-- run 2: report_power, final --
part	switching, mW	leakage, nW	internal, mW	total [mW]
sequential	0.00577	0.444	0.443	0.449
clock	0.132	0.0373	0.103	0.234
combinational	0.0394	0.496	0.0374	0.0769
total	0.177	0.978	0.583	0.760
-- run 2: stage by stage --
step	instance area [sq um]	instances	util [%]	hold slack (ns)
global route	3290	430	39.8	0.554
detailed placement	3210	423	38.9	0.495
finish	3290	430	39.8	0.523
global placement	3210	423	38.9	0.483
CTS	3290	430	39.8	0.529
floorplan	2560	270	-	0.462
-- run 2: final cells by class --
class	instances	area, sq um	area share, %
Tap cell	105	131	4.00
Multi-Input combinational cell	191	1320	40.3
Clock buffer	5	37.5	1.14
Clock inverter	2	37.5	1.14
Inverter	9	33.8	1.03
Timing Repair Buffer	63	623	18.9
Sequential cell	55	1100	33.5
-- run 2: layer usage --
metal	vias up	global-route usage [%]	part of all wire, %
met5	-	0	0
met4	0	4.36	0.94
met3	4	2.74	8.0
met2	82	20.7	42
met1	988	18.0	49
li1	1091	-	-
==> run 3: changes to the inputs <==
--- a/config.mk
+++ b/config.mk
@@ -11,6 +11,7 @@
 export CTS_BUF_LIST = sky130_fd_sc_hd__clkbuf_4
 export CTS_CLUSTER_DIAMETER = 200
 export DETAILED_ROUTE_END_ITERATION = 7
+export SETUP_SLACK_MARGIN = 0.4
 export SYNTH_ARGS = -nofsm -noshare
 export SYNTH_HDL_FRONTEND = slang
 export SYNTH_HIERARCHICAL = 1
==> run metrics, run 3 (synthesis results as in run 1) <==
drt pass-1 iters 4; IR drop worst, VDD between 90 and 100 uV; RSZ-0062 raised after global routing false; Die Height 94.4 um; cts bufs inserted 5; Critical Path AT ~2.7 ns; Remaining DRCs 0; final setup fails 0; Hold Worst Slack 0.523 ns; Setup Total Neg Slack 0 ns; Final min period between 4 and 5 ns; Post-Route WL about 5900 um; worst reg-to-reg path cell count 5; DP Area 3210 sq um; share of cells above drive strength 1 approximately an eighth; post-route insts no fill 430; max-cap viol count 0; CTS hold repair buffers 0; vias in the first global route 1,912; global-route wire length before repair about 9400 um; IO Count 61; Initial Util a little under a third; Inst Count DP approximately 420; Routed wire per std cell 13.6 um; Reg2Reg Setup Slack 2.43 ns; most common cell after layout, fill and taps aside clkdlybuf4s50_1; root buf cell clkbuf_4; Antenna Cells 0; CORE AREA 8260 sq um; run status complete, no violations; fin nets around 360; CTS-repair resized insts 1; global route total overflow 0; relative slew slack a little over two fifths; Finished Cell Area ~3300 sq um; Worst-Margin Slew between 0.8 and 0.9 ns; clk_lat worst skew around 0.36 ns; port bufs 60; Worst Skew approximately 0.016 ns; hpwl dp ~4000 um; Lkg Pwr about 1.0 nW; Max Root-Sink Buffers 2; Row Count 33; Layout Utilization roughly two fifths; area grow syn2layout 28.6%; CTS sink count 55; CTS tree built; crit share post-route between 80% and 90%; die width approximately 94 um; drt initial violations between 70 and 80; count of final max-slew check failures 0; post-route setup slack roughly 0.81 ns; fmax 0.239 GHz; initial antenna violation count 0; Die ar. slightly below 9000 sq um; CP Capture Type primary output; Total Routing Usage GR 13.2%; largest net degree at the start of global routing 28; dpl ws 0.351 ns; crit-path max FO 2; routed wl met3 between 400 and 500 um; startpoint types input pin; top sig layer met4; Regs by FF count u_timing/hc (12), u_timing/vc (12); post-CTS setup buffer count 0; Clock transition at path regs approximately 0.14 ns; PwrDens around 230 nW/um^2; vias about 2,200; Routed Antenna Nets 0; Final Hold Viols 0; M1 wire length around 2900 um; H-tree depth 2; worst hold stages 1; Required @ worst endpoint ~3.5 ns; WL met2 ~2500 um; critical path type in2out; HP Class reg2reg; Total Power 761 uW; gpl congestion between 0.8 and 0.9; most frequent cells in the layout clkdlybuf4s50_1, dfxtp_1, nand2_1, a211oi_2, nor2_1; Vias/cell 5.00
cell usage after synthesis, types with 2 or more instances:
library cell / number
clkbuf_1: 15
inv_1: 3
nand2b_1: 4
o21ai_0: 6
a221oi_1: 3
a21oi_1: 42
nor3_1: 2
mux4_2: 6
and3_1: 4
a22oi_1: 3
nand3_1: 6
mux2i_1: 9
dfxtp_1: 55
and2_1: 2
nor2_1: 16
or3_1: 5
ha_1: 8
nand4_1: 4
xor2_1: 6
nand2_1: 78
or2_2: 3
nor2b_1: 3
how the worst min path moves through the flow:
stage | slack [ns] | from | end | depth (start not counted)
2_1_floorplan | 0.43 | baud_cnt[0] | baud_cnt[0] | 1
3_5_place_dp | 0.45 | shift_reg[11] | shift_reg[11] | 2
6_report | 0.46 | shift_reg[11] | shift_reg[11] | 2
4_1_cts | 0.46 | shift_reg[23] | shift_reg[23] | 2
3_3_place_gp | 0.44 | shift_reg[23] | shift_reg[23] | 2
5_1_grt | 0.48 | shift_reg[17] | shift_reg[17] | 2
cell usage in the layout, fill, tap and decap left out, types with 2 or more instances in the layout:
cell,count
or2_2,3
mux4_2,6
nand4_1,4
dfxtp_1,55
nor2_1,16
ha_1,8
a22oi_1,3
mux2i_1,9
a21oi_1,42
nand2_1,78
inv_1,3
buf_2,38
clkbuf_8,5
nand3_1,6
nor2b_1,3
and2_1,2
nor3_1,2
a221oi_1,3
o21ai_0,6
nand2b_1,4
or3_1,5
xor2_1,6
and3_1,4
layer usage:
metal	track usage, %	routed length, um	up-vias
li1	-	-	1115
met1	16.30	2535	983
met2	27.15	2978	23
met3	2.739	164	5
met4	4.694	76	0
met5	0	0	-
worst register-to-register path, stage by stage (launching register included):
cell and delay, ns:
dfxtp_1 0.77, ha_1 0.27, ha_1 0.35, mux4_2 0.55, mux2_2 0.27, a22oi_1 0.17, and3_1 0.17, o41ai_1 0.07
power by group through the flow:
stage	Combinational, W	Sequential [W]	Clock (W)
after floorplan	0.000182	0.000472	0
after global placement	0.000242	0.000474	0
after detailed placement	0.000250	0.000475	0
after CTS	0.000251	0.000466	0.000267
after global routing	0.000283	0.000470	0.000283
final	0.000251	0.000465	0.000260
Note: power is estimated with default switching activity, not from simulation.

..............................

REQUIREMENT →
Everything in the data above should be output exactly as it stands.

TASK ANSWER →
-- run 2: report_power, final --
part	switching, mW	leakage, nW	internal, mW	total [mW]
sequential	0.00577	0.444	0.443	0.449
clock	0.132	0.0373	0.103	0.234
combinational	0.0394	0.496	0.0374	0.0769
total	0.177	0.978	0.583	0.760
-- run 2: stage by stage --
step	instance area [sq um]	instances	util [%]	hold slack (ns)
global route	3290	430	39.8	0.554
detailed placement	3210	423	38.9	0.495
finish	3290	430	39.8	0.523
global placement	3210	423	38.9	0.483
CTS	3290	430	39.8	0.529
floorplan	2560	270	-	0.462
-- run 2: final cells by class --
class	instances	area, sq um	area share, %
Tap cell	105	131	4.00
Multi-Input combinational cell	191	1320	40.3
Clock buffer	5	37.5	1.14
Clock inverter	2	37.5	1.14
Inverter	9	33.8	1.03
Timing Repair Buffer	63	623	18.9
Sequential cell	55	1100	33.5
-- run 2: layer usage --
metal	vias up	global-route usage [%]	part of all wire, %
met5	-	0	0
met4	0	4.36	0.94
met3	4	2.74	8.0
met2	82	20.7	42
met1	988	18.0	49
li1	1091	-	-
==> run 3: changes to the inputs <==
--- a/config.mk
+++ b/config.mk
@@ -11,6 +11,7 @@
 export CTS_BUF_LIST = sky130_fd_sc_hd__clkbuf_4
 export CTS_CLUSTER_DIAMETER = 200
 export DETAILED_ROUTE_END_ITERATION = 7
+export SETUP_SLACK_MARGIN = 0.4
 export SYNTH_ARGS = -nofsm -noshare
 export SYNTH_HDL_FRONTEND = slang
 export SYNTH_HIERARCHICAL = 1
==> run metrics, run 3 (synthesis results as in run 1) <==
drt pass-1 iters 4; IR drop worst, VDD between 90 and 100 uV; RSZ-0062 raised after global routing false; Die Height 94.4 um; cts bufs inserted 5; Critical Path AT ~2.7 ns; Remaining DRCs 0; final setup fails 0; Hold Worst Slack 0.523 ns; Setup Total Neg Slack 0 ns; Final min period between 4 and 5 ns; Post-Route WL about 5900 um; worst reg-to-reg path cell count 5; DP Area 3210 sq um; share of cells above drive strength 1 approximately an eighth; post-route insts no fill 430; max-cap viol count 0; CTS hold repair buffers 0; vias in the first global route 1,912; global-route wire length before repair about 9400 um; IO Count 61; Initial Util a little under a third; Inst Count DP approximately 420; Routed wire per std cell 13.6 um; Reg2Reg Setup Slack 2.43 ns; most common cell after layout, fill and taps aside clkdlybuf4s50_1; root buf cell clkbuf_4; Antenna Cells 0; CORE AREA 8260 sq um; run status complete, no violations; fin nets around 360; CTS-repair resized insts 1; global route total overflow 0; relative slew slack a little over two fifths; Finished Cell Area ~3300 sq um; Worst-Margin Slew between 0.8 and 0.9 ns; clk_lat worst skew around 0.36 ns; port bufs 60; Worst Skew approximately 0.016 ns; hpwl dp ~4000 um; Lkg Pwr about 1.0 nW; Max Root-Sink Buffers 2; Row Count 33; Layout Utilization roughly two fifths; area grow syn2layout 28.6%; CTS sink count 55; CTS tree built; crit share post-route between 80% and 90%; die width approximately 94 um; drt initial violations between 70 and 80; count of final max-slew check failures 0; post-route setup slack roughly 0.81 ns; fmax 0.239 GHz; initial antenna violation count 0; Die ar. slightly below 9000 sq um; CP Capture Type primary output; Total Routing Usage GR 13.2%; largest net degree at the start of global routing 28; dpl ws 0.351 ns; crit-path max FO 2; routed wl met3 between 400 and 500 um; startpoint types input pin; top sig layer met4; Regs by FF count u_timing/hc (12), u_timing/vc (12); post-CTS setup buffer count 0; Clock transition at path regs approximately 0.14 ns; PwrDens around 230 nW/um^2; vias about 2,200; Routed Antenna Nets 0; Final Hold Viols 0; M1 wire length around 2900 um; H-tree depth 2; worst hold stages 1; Required @ worst endpoint ~3.5 ns; WL met2 ~2500 um; critical path type in2out; HP Class reg2reg; Total Power 761 uW; gpl congestion between 0.8 and 0.9; most frequent cells in the layout clkdlybuf4s50_1, dfxtp_1, nand2_1, a211oi_2, nor2_1; Vias/cell 5.00
cell usage after synthesis, types with 2 or more instances:
library cell / number
clkbuf_1: 15
inv_1: 3
nand2b_1: 4
o21ai_0: 6
a221oi_1: 3
a21oi_1: 42
nor3_1: 2
mux4_2: 6
and3_1: 4
a22oi_1: 3
nand3_1: 6
mux2i_1: 9
dfxtp_1: 55
and2_1: 2
nor2_1: 16
or3_1: 5
ha_1: 8
nand4_1: 4
xor2_1: 6
nand2_1: 78
or2_2: 3
nor2b_1: 3
how the worst min path moves through the flow:
stage | slack [ns] | from | end | depth (start not counted)
2_1_floorplan | 0.43 | baud_cnt[0] | baud_cnt[0] | 1
3_5_place_dp | 0.45 | shift_reg[11] | shift_reg[11] | 2
6_report | 0.46 | shift_reg[11] | shift_reg[11] | 2
4_1_cts | 0.46 | shift_reg[23] | shift_reg[23] | 2
3_3_place_gp | 0.44 | shift_reg[23] | shift_reg[23] | 2
5_1_grt | 0.48 | shift_reg[17] | shift_reg[17] | 2
cell usage in the layout, fill, tap and decap left out, types with 2 or more instances in the layout:
cell,count
or2_2,3
mux4_2,6
nand4_1,4
dfxtp_1,55
nor2_1,16
ha_1,8
a22oi_1,3
mux2i_1,9
a21oi_1,42
nand2_1,78
inv_1,3
buf_2,38
clkbuf_8,5
nand3_1,6
nor2b_1,3
and2_1,2
nor3_1,2
a221oi_1,3
o21ai_0,6
nand2b_1,4
or3_1,5
xor2_1,6
and3_1,4
layer usage:
metal	track usage, %	routed length, um	up-vias
li1	-	-	1115
met1	16.30	2535	983
met2	27.15	2978	23
met3	2.739	164	5
met4	4.694	76	0
met5	0	0	-
worst register-to-register path, stage by stage (launching register included):
cell and delay, ns:
dfxtp_1 0.77, ha_1 0.27, ha_1 0.35, mux4_2 0.55, mux2_2 0.27, a22oi_1 0.17, and3_1 0.17, o41ai_1 0.07
power by group through the flow:
stage	Combinational, W	Sequential [W]	Clock (W)
after floorplan	0.000182	0.000472	0
after global placement	0.000242	0.000474	0
after detailed placement	0.000250	0.000475	0
after CTS	0.000251	0.000466	0.000267
after global routing	0.000283	0.000470	0.000283
final	0.000251	0.000465	0.000260
Note: power is estimated with default switching activity, not from simulation.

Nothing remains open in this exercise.